By Andrew Keatts.

No one was corrupt, they just didn’t do a good job.

An audit examining San Diego’s disastrous attempt to throw a yearlong party marking the centennial of the 1915 event that transformed San Diego and Balboa Park found virtually everyone involved with the event deserved some blame for its failure, but didn’t find any explicit misuse of public funds. Instead, it reiterates the picture that emerged when the whole thing first collapsed: an ill-conceived event that failed to generate interest from anyone who could fund it, exacerbated by a series of leadership missteps and bureaucratic hurdles.

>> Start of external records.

This design comes from an exercise in tuning for small area on the open sky130 flow, not from production work. The RTL was checked by simulation tests, not by an equivalence proof against the original design. Power is estimated from default activity; no workload was simulated.

## ppm_core
module ppm_core (
    input  wire        clk,
    input  wire        rst,           
    input  wire        op_valid,
    input  wire [63:0] op_word,
    output reg         rsp_valid,
    output reg  [1:0]  rsp_status,
    output wire [31:0] rsp_data,
    output wire [1:0]  mode,          
    output wire [15:0] enc_reload,    
    output wire [31:0] err_count      
);
    localparam [1:0] S_OK = 2'd0, S_NOT_READY = 2'd1, S_OUT_OF_RANGE = 2'd2, S_NONE = 2'd3;
    function [32:0] rca;
        input [31:0] a;
        input [31:0] b;
        input        ci;
        integer i;
        reg c;
        begin
            c = ci;
            for (i = 0; i < 32; i = i + 1) begin
                rca[i] = a[i] ^ b[i] ^ c;
                c = (a[i] & b[i]) | (a[i] & c) | (b[i] & c);
            end
            rca[32] = c;
        end
    endfunction
    function ge;
        input [31:0] x;
        input [31:0] c;
        integer i;
        reg g;
        begin
            g = 1'b1;
            for (i = 0; i < 32; i = i + 1)
                g = c[i] ? (x[i] & g) : (x[i] | g);
            ge = g;
        end
    endfunction
    reg [1:0]   mode_q;
    reg [1:0]   rsel_q;           
    reg [87:0]  bank_a;
    reg [87:0]  bank_b;
    reg         bz_q;             
    reg         neg_q;
    reg [3:0]   cnt_q;
    reg [2:0]   ci_q;
    reg [18:0]  r_q;
    reg [31:0]  lr_q;
    reg [6:0]   si_q;             
    reg [18:0]  w_q;
    reg [6:0]   pc_q;             
    reg [1:0]   noisy_q;
    reg [31:0]  fc_q;             
    reg [31:0]  ec_q;             
    reg         pcv_q;            
    wire [3:0]  op     = op_word[63:60];
    wire        f_ovf  = op_word[59];
    wire        f_cpf  = op_word[58];
    wire [15:0] f_pm1  = op_word[31:16];
    wire [15:0] f_val  = op_word[15:0];
    wire is_dec = mode_q[0];
    wire is_enc = mode_q[1];
    wire is_uni = ~mode_q[0] & ~mode_q[1];
    wire op_lrx   = op_valid &  op[3];
    wire op_evt   = op_valid & ~op[3] & (op[2:0] == 3'd0);
  ...
clock: 15.0 ns
lec_check: 0
abc_area: 0
cap_margin: 20
core_margin: 2
core_utilization: 50
place_density: 0.65
slew_margin: 20
standard.sh (not shown) runs the stock make flow with config.mk's settings and CLKGATE_MAP_FILE= SYNTH_SCRIPT=/design/flow/synth_recipe.tcl, a recipe that flattens the netlist after the stock synthesis.
==> flow/flow/run.sh <==
#!/bin/bash
set -euo pipefail
export BUFFER_PORTS_ARGS="-buffer_cell sky130_fd_sc_hd__buf_1"
export CTS_ARGS="-sink_clustering_enable -repair_clock_nets -dont_use_dummy_load -buf_list {sky130_fd_sc_hd__clkbuf_8} -sink_clustering_size 14 -sink_clustering_max_diameter 60"
bash standard.sh finish > flow.log 2>&1
Edit:
==> flow/flow/run.sh (replaced) <==
#!/bin/bash
set -euo pipefail
export BUFFER_PORTS_ARGS="-buffer_cell sky130_fd_sc_hd__buf_1"
export CTS_ARGS="-sink_clustering_enable -repair_clock_nets -dont_use_dummy_load -buf_list {sky130_fd_sc_hd__clkbuf_16} -sink_clustering_size 26 -sink_clustering_max_diameter 80"
bash standard.sh finish > flow.log 2>&1
=>
- via count came out higher by 0.31%
- wire length came out lower by 0.42%
- final cell count came out lower by 0.64%
- setup slack loses 37 ps
- register-to-register slack stays flat
- final area came out higher by 0.30%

The city auditor’s office released Wednesday its investigation into Balboa Park Celebration Inc, (BPCI), the nonprofit created to throw the event, and other factors within City Hall that led to its failure. It sought to answer five questions spelled out by a City Council committee: Did BPCI misuse public funds? Did it comply with its contracts with the city? Did anyone get paid and not do anything? Did the city provide any oversight? And what other factors led to the failure?

BPCI signed contracts without following proper protocol, after miscommunication with the city attorney’s office.

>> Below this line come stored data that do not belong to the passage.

From an optimization exercise on the open Yosys and OpenROAD flow, aimed at small area; shortcuts taken in it are not production practice. The RTL was checked by simulation tests, not by an equivalence proof against the original design. Power and IR drop assume default switching activity. The clock port is modelled as an ideal driver; clocking choices that lean on that would not hold on a real chip.

==> build 22 <==
// vgax_core
module vgax_core (
    input  wire        clk,
    input  wire        rst,        
    input  wire [2:0]  h_cmd,      
    input  wire [15:0] h_addr,
    input  wire [7:0]  h_wdata,
    output wire [31:0] h_rdata,
    output wire        h_ready,
    output wire        irq_v,
    output wire        irq_h,
    input  wire        iack,
    output wire        hsync,
    output wire        vsync,
    output wire [1:0]  color
);
==> module vgax_core, before the edit <==
module vgax_core (
    input  wire        clk,
    input  wire        rst,        
    input  wire [2:0]  h_cmd,      
    input  wire [15:0] h_addr,
    input  wire [7:0]  h_wdata,
    output wire [31:0] h_rdata,
    output wire        h_ready,
    output wire        irq_v,
    output wire        irq_h,
    input  wire        iack,
    output wire        hsync,
    output wire        vsync,
    output wire [1:0]  color
);
    localparam FB_SIZE = 240;
    localparam CMD_FBWR  = 3'd3;
    localparam CMD_START = 3'd6;
    localparam CMD_STOP  = 3'd7;
    reg [2:0]  vskip;    
    reg [4:0]  row;      
    reg [1:0]  rep;
    reg [31:0] et;
    reg        run;
    reg        vpend;
    reg        hpend;
    reg [6:0]  hcnt;     
    reg [6:0]  lcnt;     
    reg        busy;     
    reg [7:0] fb [0:FB_SIZE-1];
    assign irq_v   = vpend;
    assign irq_h   = hpend;
    assign hsync   = !(run && hcnt < 7'd12);
    assign vsync   = !(run && lcnt < 7'd2);
    assign h_ready = !rst && !busy && !iack;
    wire [6:0] t        = hcnt - 7'd13;           
    wire [7:0] emit_adr = {row, 3'b000} + {1'b0, row, 2'b00} + {4'b0, t[6:3]};
    wire [7:0] adr      = busy ? emit_adr : h_addr[7:0];
    wire       in_range = busy || (h_addr[15:8] == 8'd0);
    reg  [15:0] lo;
    reg  [14:0] hi;
    reg  [7:0]  rbyte;
    reg  [7:0]  part;
    integer g, j;
    always @(*) begin
        for (j = 0; j < 16; j = j + 1)
            lo[j] = (adr[3:0] == j);
        for (g = 0; g < 15; g = g + 1)
            hi[g] = in_range && (adr[7:4] == g);
        rbyte = 8'h00;
        for (g = 0; g < 15; g = g + 1) begin
            part = 8'h00;
            for (j = 0; j < 16; j = j + 1)
                part = part | ({8{lo[j]}} & fb[16*g+j]);
            rbyte = rbyte | ({8{hi[g]}} & part);
        end
    end
    assign h_rdata = {et[31:8] & {24{h_cmd[0]}}, h_cmd[0] ? et[7:0] : rbyte};
    reg [1:0] smp;
    always @(*) begin
        case (t[2:1])
            2'd0: smp = rbyte[7:6];
            2'd1: smp = rbyte[5:4];
            2'd2: smp = rbyte[3:2];
            default: smp = rbyte[1:0];
        endcase
    end
    assign color = (busy && hcnt >= 7'd13) ? smp : 2'b00;
    wire h_tick  = run && (hcnt == 7'd127);
    wire v_tick  = h_tick && (lcnt == 7'd89);
    wire entry   = iack && !busy && (vpend || hpend);
    wire v_entry = entry && vpend;
    wire h_entry = entry && !vpend;
    wire h_skip  = (vskip != 3'd0);
    wire h_emit  = !h_skip && (row < 5'd20);
    wire cmd_start = h_ready && h_cmd == CMD_START;
    wire cmd_stop  = h_ready && h_cmd == CMD_STOP;
    wire wr = h_ready && h_cmd == CMD_FBWR;
    integer wg, wj;
    always @(posedge clk) begin
        for (wg = 0; wg < 15; wg = wg + 1)
            for (wj = 0; wj < 16; wj = wj + 1)
                if (wr && hi[wg] && lo[wj])
                    fb[16*wg+wj] <= h_wdata;
    end
    always @(posedge clk) begin
        if (rst) begin
            vskip <= 3'd6;
            row   <= 5'd0;
            rep   <= 2'd0;
            et    <= 32'd0;
            run   <= 1'b0;
            vpend <= 1'b0;
            hpend <= 1'b0;
            hcnt  <= 7'd0;
            lcnt  <= 7'd0;
            busy  <= 1'b0;
        end else begin
            if (run) begin
                hcnt <= hcnt + 1'b1;
                if (h_tick)
                    lcnt <= v_tick ? 7'd0 : lcnt + 1'b1;
            end
            vpend <= (vpend && !v_entry) || v_tick;
            hpend <= (hpend && !h_entry) || h_tick;
            if (v_entry) begin
                vskip <= 3'd6;
                rep   <= 2'd0;
                row   <= 5'd0;
                et    <= et + 1'b1;
            end else if (h_entry) begin
                if (h_skip)
                    vskip <= vskip - 1'b1;
                else if (h_emit)
                    busy <= 1'b1;
            end else if (busy && hcnt == 7'd108) begin
                busy <= 1'b0;
                rep  <= rep + 1'b1;
                if (rep == 2'd3)
                    row <= row + 1'b1;
            end
            if (cmd_start) begin
                run   <= 1'b1;
                hcnt  <= 7'd0;
                lcnt  <= 7'd0;
                vpend <= 1'b0;
                hpend <= 1'b0;
            end else if (cmd_stop) begin
                run   <= 1'b0;
                vpend <= 1'b0;
                hpend <= 1'b0;
            end
        end
    end
endmodule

City staff did an awful job of monitoring progress. Required presentations before a City Council committee didn’t happen.

Plus, Mayor Bob Filner was a jerk. Constant turnover in the mayor’s office didn’t help. BPCI struggled with spending restrictions on funding from the city’s Tourism Marketing District. BPCI was unsure of environmental regulations it needed to follow. And practically no one who had enough money to fund the thing had any interest in doing so.

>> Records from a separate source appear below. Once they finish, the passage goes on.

This is an optimization exercise on Yosys and OpenROAD, whose aim is small area, a short achievable clock period and few clock cycles, not a production implementation.
Function was checked by simulation only, so behaviour that the tests miss may differ from the original.
Power is estimated from default activity; no workload was simulated.

<file path="flow/config.mk">
export PLATFORM = sky130hd
export DESIGN_NAME = ww_enc
export DESIGN_NICKNAME = ww_enc
export VERILOG_FILES = /design/flow/design.v
export SDC_FILE = /design/flow/constraint.sdc
export NUM_CORES = 4
export LEC_CHECK = 0
export ABC_AREA = 1
export CAP_MARGIN = 20
export CORE_MARGIN = 2
export CORE_UTILIZATION = 60
export SETUP_SLACK_MARGIN = 2.6
export SLEW_MARGIN = 20
export SYNTH_HIERARCHICAL = 1
export SYNTH_MEMORY_MAX_BITS = 16384
export TNS_END_PERCENT = 10
</file>
<file path="flow/constraint.sdc">
create_clock -name core_clock -period 6.0 [get_ports {clk}]
set_input_delay 1.2000 -clock core_clock [delete_from_list [all_inputs] [get_ports {clk}]]
set_output_delay 1.2000 -clock core_clock [all_outputs]
set_load 0.01 [all_outputs]
</file>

No one stole or misused money, however, and the audit didn’t find any bribes, political favors or anything like that (although the whole purpose of awarding contracts through a competitive process is to avoid the reality or appearance of impropriety, and everyone failed on that front).

And for all the errors the auditors found, none is presented as fundamental to the event’s failure. Nowhere does it suggest, “If only BPCI had made its required appearances before the City Council, San Diego would be gearing up for the yearlong celebration it envisioned.”

Contracts Awarded Incorrectly

On 16 of 20 key contracts BPCI signed, it failed to fully follow requirements meant to “ensure fair practices and avoid appearances of impropriety or conflicts of interest,” according to the audit.

BPCI says that’s because it was acting on advice from the city attorney.

The funding agreement between BPCI and the city said it needed to have a competitive process for selecting contracts of certain values. For some contracts that meant getting three price quotes, presenting those to the board and declaring in the minutes what action was taken.

For larger contracts, it meant running a formal “request for proposal,” or RFP, in a newspaper, screening all responses, selecting a group of finalists and using a committee or the BPCI board to make a final selection.

Some of BPCI’s employees were hired by extending them a contract, and some of those hires didn’t follow the RFP requirements.

BPCI didn’t follow procedure when it hired local hotelier Mike McDowell as the organization’s second CEO or when it brought in former Mayor Jerry Sanders staffer Gerry Braun to run communications. Braun later served as interim CEO.

The audit says Braun  in March 2013 sent an email to the city attorney’s office seeking clarification.

“Per our discussion today, (BPCI) is not required as a term of its Memorandum of Understanding with the City to advertise or to issue RFPs in order to fill positions or engage with consultants.”

A deputy city attorney responded: “That is correct. There is nothing in the MOU that speaks to a process for hiring by BPC. Rather, the MOU acknowledges that BPCI is a separate corporate entity that operates independently of the city.” But, the attorney added that requirements “may exist elsewhere” in other laws that apply to nonprofits. But it wasn’t part of the operating agreement.

BPCI, according to the audit, says the emails show the advice was in reference to both hiring employees and executing contracts.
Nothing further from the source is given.